*Work instruction*
Read the records below and copy each line that contains "path".
BEGIN Record set
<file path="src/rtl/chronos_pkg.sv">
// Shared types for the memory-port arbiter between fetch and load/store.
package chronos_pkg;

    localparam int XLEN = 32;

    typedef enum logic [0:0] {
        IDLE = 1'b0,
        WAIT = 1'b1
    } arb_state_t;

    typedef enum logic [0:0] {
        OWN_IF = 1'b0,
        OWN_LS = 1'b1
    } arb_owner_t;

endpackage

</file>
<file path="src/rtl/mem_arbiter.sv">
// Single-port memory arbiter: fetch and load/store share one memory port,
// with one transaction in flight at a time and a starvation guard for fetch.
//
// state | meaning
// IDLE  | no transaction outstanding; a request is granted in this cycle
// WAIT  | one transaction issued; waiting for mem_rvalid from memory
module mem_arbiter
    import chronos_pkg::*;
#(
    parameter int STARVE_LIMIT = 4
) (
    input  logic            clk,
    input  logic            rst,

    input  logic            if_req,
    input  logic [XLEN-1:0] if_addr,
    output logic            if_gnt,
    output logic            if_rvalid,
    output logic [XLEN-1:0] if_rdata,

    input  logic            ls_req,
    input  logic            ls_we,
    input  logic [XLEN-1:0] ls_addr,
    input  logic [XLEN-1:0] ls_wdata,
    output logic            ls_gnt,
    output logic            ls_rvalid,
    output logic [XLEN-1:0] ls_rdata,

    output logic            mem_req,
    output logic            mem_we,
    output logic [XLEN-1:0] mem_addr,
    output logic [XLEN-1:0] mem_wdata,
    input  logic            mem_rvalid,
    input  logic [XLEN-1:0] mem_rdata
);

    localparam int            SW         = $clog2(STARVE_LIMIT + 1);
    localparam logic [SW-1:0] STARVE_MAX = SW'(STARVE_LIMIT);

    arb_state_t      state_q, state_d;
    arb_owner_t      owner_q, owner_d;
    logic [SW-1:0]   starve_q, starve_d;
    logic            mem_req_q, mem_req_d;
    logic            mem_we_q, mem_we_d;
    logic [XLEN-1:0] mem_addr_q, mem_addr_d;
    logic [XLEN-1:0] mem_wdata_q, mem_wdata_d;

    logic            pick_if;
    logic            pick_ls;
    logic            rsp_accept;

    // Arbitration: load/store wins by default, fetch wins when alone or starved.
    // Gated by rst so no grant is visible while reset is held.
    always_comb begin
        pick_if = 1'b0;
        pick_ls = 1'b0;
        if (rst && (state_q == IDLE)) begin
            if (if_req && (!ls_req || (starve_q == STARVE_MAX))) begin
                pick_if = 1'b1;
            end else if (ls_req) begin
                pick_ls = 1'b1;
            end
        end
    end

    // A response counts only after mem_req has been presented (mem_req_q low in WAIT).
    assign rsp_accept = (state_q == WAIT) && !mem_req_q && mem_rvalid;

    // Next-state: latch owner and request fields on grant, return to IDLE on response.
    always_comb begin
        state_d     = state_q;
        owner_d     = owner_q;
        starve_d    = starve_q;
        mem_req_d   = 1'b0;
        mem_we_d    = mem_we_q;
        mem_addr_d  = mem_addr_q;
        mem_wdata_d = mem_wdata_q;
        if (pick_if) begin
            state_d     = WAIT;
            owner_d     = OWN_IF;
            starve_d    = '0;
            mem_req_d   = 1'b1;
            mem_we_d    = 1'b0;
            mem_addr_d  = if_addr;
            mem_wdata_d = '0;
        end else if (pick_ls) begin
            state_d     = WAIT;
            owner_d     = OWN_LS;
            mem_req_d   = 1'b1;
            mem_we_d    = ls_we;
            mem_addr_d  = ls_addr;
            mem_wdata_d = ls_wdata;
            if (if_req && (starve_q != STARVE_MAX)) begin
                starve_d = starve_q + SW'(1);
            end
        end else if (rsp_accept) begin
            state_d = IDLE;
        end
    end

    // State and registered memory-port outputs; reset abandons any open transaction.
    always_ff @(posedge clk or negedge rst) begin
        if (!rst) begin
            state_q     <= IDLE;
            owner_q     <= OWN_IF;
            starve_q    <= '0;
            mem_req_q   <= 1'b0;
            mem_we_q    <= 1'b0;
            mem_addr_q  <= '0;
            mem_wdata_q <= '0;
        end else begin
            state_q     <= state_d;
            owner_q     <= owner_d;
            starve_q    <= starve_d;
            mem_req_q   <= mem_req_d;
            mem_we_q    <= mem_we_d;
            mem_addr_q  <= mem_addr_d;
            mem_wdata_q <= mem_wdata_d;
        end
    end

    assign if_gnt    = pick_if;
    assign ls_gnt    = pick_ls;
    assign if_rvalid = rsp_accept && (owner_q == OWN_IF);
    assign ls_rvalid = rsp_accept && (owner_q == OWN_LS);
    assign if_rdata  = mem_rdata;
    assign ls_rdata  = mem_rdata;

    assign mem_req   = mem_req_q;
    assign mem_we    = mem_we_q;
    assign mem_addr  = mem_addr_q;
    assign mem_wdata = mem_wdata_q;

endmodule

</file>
END Record set
*Response to the exercise*
<file path="src/rtl/chronos_pkg.sv">
<file path="src/rtl/mem_arbiter.sv">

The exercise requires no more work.